* WORK TASK *
Word for word, restate the lines from the start of the data below through the line containing "3'b000: result = operand_a".

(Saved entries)
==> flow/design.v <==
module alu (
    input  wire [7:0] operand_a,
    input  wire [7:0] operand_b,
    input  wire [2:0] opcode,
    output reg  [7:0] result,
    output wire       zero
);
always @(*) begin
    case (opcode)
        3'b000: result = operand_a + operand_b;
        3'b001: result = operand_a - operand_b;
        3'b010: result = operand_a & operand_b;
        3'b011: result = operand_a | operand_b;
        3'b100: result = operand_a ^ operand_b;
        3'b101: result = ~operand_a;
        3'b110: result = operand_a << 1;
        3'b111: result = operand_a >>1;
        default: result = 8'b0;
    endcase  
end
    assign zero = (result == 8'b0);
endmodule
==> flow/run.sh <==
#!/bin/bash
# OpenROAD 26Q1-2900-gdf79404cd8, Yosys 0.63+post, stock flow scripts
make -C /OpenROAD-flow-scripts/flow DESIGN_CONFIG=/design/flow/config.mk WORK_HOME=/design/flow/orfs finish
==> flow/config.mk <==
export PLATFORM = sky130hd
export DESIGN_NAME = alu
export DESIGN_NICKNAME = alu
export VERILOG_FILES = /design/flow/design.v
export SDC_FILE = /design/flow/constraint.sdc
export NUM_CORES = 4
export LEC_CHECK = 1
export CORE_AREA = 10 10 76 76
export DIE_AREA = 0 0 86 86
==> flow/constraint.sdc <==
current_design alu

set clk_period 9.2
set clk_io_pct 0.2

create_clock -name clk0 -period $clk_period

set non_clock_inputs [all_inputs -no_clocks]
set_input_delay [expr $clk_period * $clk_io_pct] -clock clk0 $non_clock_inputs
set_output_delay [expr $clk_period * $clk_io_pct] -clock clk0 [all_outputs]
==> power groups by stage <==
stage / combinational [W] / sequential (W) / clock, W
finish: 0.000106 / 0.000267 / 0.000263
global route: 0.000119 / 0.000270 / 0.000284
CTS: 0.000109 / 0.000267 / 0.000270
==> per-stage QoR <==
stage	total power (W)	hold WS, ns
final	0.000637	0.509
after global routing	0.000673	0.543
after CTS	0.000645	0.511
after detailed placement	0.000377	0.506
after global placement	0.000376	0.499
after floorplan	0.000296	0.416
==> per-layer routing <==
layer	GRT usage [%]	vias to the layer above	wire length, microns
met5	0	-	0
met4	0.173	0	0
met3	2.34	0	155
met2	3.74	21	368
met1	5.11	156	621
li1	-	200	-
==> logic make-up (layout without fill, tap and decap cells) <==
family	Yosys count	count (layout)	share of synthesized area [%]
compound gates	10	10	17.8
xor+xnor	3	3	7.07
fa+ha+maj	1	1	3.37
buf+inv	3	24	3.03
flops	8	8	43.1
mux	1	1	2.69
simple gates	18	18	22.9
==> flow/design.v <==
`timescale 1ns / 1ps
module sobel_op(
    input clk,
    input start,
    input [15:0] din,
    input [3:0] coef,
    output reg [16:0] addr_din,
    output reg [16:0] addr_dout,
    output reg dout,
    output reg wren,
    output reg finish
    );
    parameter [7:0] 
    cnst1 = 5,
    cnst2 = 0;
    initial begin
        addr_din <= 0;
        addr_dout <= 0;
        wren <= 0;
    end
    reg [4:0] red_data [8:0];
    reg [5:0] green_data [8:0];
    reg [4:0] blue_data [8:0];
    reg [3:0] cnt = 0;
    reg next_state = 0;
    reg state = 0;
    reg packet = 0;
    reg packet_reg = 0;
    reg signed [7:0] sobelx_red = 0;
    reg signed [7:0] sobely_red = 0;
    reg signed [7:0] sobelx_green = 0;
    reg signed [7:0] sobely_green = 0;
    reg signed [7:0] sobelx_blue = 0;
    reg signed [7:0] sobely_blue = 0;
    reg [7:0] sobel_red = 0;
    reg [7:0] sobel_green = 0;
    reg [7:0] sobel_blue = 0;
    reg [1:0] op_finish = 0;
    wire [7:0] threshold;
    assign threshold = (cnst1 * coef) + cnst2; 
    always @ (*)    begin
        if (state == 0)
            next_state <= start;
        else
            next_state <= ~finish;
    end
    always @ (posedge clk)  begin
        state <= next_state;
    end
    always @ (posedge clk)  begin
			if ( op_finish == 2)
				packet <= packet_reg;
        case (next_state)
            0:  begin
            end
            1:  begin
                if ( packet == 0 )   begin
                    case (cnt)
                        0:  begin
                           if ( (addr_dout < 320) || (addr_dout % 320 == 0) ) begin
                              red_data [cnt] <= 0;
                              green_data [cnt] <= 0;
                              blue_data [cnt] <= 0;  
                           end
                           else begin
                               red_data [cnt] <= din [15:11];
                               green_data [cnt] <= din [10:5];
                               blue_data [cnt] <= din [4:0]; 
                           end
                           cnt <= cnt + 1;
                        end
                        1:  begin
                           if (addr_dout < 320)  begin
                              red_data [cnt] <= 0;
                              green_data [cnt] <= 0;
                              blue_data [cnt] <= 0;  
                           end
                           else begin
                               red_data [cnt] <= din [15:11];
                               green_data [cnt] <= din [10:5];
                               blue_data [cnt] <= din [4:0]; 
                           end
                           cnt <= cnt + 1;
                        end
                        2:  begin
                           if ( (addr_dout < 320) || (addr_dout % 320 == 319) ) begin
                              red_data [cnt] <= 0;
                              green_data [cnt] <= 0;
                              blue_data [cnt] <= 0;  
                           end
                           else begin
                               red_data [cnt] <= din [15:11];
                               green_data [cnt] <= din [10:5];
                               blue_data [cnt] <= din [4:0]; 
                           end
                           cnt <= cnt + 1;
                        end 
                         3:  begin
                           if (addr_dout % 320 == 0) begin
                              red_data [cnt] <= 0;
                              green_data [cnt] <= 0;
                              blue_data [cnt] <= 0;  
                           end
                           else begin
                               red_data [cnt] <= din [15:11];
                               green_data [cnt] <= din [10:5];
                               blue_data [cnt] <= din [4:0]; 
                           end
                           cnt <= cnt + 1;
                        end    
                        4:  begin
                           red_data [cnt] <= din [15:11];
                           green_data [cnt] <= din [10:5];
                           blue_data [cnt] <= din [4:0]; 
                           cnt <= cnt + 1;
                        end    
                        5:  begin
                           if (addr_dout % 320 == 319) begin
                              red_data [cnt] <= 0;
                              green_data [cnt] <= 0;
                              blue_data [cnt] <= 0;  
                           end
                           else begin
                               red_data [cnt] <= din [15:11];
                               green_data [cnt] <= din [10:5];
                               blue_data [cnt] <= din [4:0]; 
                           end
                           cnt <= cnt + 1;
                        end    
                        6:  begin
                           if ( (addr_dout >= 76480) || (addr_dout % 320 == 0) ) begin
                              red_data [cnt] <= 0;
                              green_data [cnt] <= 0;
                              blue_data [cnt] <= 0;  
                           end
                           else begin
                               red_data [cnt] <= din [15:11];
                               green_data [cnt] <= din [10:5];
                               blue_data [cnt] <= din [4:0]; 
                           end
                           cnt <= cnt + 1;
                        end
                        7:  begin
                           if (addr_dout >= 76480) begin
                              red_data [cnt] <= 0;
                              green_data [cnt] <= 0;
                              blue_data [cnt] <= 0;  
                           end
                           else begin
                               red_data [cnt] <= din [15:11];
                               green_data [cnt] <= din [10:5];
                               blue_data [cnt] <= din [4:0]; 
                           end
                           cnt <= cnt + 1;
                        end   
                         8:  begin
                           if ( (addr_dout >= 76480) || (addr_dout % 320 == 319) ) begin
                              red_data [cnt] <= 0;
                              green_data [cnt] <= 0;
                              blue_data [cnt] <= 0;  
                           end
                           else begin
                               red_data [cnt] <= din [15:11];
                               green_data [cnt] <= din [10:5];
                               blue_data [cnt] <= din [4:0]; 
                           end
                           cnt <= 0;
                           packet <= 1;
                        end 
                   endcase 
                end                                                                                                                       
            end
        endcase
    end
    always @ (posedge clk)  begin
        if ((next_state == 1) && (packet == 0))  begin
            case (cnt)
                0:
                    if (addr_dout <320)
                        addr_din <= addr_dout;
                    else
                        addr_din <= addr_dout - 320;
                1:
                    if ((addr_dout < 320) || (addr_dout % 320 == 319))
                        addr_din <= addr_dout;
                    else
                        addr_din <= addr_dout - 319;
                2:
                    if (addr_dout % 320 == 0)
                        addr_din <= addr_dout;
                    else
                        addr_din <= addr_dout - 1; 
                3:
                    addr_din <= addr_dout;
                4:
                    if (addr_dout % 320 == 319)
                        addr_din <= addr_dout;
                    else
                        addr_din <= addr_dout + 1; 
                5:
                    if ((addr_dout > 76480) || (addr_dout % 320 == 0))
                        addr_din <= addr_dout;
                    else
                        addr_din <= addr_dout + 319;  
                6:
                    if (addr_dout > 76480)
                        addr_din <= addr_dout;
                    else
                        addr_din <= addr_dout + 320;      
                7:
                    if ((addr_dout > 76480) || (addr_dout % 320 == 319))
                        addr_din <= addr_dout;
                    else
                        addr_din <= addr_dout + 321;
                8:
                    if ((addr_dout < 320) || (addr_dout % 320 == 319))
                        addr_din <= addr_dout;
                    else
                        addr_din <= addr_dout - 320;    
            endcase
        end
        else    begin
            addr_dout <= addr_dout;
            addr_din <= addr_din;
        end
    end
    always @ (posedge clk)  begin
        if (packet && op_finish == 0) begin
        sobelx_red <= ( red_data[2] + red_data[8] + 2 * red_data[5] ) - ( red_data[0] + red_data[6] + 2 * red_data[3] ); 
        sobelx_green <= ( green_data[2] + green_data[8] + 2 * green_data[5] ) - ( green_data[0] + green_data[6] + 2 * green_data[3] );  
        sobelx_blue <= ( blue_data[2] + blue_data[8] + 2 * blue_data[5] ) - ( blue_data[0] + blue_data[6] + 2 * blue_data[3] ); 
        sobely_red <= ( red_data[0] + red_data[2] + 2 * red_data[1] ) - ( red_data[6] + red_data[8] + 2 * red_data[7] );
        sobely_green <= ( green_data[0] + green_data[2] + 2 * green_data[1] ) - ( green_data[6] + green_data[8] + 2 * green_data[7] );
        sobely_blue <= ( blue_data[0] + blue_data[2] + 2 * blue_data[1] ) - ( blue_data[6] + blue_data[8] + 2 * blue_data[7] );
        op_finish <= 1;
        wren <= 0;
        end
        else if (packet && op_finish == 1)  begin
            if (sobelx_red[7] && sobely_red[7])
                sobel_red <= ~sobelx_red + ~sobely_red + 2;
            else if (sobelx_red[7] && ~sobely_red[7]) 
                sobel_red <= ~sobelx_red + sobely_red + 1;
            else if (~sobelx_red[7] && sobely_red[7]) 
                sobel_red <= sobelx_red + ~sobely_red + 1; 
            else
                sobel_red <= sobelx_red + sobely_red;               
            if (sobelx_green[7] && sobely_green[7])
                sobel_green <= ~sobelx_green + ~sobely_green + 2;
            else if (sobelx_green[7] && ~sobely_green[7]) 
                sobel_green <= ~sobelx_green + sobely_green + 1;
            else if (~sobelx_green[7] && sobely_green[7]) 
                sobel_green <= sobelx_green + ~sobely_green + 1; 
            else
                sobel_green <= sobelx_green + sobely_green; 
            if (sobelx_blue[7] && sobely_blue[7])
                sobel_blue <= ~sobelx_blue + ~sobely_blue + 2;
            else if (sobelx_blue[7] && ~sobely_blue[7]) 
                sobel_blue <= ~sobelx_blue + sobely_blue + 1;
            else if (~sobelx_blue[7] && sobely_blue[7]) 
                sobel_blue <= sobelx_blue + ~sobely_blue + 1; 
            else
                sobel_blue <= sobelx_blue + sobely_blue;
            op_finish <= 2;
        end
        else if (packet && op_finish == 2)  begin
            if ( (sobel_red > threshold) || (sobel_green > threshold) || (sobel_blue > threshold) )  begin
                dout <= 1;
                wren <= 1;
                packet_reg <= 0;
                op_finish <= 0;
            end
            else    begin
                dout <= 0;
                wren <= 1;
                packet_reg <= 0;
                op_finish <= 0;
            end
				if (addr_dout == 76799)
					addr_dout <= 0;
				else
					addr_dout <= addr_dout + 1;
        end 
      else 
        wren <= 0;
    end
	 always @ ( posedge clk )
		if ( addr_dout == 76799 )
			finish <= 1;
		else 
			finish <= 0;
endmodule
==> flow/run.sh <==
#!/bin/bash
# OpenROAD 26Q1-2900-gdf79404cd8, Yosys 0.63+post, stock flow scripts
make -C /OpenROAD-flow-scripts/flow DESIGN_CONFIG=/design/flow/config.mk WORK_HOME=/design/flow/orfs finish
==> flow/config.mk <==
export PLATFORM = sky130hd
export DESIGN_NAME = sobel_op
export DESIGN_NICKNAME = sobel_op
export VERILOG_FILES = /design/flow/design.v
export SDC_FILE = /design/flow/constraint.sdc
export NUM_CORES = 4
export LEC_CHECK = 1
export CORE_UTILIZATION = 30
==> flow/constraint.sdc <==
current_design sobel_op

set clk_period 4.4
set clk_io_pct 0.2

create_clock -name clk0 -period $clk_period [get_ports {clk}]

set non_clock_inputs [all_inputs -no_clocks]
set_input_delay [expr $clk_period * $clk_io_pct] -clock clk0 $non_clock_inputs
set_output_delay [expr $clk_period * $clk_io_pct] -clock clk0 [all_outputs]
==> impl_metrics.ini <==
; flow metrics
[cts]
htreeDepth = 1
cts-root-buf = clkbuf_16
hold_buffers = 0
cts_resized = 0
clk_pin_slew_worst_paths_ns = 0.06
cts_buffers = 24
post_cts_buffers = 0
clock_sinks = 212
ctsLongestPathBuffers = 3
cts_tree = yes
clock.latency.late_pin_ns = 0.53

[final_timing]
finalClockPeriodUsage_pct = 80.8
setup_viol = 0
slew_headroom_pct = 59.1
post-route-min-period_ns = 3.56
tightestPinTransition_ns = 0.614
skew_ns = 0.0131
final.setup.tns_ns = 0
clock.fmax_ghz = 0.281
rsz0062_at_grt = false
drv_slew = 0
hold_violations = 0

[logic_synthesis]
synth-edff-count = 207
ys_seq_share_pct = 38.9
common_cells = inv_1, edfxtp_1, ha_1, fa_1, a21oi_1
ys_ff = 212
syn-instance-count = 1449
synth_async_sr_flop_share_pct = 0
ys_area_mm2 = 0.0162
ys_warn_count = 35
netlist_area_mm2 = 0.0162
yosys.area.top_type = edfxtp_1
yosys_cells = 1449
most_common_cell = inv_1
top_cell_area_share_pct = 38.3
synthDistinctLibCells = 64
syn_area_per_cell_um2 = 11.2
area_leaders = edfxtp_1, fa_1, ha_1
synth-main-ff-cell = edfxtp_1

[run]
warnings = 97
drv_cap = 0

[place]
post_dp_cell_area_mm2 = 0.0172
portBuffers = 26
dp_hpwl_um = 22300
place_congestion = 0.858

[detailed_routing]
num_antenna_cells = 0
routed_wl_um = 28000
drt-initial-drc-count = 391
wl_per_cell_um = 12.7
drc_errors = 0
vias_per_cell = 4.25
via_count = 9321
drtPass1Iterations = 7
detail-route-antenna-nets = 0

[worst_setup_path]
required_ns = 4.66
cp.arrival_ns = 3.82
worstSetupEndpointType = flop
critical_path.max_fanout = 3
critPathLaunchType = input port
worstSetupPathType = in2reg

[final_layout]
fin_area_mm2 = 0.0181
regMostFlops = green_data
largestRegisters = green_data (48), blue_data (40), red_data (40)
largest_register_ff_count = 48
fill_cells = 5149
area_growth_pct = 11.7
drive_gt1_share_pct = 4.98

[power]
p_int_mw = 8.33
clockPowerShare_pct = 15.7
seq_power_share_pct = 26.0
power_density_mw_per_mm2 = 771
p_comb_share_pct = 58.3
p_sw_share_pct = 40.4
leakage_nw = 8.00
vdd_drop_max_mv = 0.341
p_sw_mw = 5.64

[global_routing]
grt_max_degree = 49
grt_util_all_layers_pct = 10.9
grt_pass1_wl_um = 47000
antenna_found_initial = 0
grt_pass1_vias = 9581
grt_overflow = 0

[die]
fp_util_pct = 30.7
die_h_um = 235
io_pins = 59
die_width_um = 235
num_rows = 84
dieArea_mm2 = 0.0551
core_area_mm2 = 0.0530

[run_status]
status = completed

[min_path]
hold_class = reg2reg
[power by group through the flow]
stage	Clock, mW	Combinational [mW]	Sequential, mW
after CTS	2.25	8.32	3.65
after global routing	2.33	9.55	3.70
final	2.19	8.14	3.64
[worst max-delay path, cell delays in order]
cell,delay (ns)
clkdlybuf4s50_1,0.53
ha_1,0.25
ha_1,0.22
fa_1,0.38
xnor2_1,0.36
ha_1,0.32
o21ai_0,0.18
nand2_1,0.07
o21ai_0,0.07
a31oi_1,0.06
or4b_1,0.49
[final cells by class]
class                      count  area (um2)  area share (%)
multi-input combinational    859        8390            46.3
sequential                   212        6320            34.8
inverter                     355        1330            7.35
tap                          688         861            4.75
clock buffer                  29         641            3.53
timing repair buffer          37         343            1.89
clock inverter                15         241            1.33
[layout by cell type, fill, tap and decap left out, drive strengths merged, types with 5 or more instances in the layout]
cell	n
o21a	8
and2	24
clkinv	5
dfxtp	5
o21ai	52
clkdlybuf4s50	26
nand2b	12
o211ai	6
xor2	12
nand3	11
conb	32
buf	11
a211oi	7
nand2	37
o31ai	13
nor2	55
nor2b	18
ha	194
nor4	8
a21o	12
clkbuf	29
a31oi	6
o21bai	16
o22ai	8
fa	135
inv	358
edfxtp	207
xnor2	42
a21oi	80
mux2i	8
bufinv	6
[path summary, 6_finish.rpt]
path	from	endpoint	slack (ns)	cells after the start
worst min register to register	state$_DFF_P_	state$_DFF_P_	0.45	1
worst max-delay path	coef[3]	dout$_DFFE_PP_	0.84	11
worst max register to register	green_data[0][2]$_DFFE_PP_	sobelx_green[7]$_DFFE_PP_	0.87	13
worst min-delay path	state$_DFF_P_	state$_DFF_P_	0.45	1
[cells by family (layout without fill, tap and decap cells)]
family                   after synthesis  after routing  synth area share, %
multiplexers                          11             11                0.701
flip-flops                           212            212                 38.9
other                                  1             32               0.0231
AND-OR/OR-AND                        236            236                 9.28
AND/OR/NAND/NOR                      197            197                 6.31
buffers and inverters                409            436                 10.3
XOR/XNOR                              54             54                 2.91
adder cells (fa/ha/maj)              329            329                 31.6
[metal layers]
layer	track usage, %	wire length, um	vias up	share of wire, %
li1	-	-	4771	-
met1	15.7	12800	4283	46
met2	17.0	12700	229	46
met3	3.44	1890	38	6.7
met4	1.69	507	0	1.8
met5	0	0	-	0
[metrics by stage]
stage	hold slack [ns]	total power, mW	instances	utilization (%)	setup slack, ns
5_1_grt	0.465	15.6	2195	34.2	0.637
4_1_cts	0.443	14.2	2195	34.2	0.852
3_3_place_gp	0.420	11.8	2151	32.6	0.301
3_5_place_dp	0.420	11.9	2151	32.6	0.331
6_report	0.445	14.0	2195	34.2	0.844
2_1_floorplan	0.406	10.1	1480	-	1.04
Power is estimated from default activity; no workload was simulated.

* EXPECTED OUTPUT *
==> flow/design.v <==
module alu (
    input  wire [7:0] operand_a,
    input  wire [7:0] operand_b,
    input  wire [2:0] opcode,
    output reg  [7:0] result,
    output wire       zero
);
always @(*) begin
    case (opcode)
        3'b000: result = operand_a + operand_b;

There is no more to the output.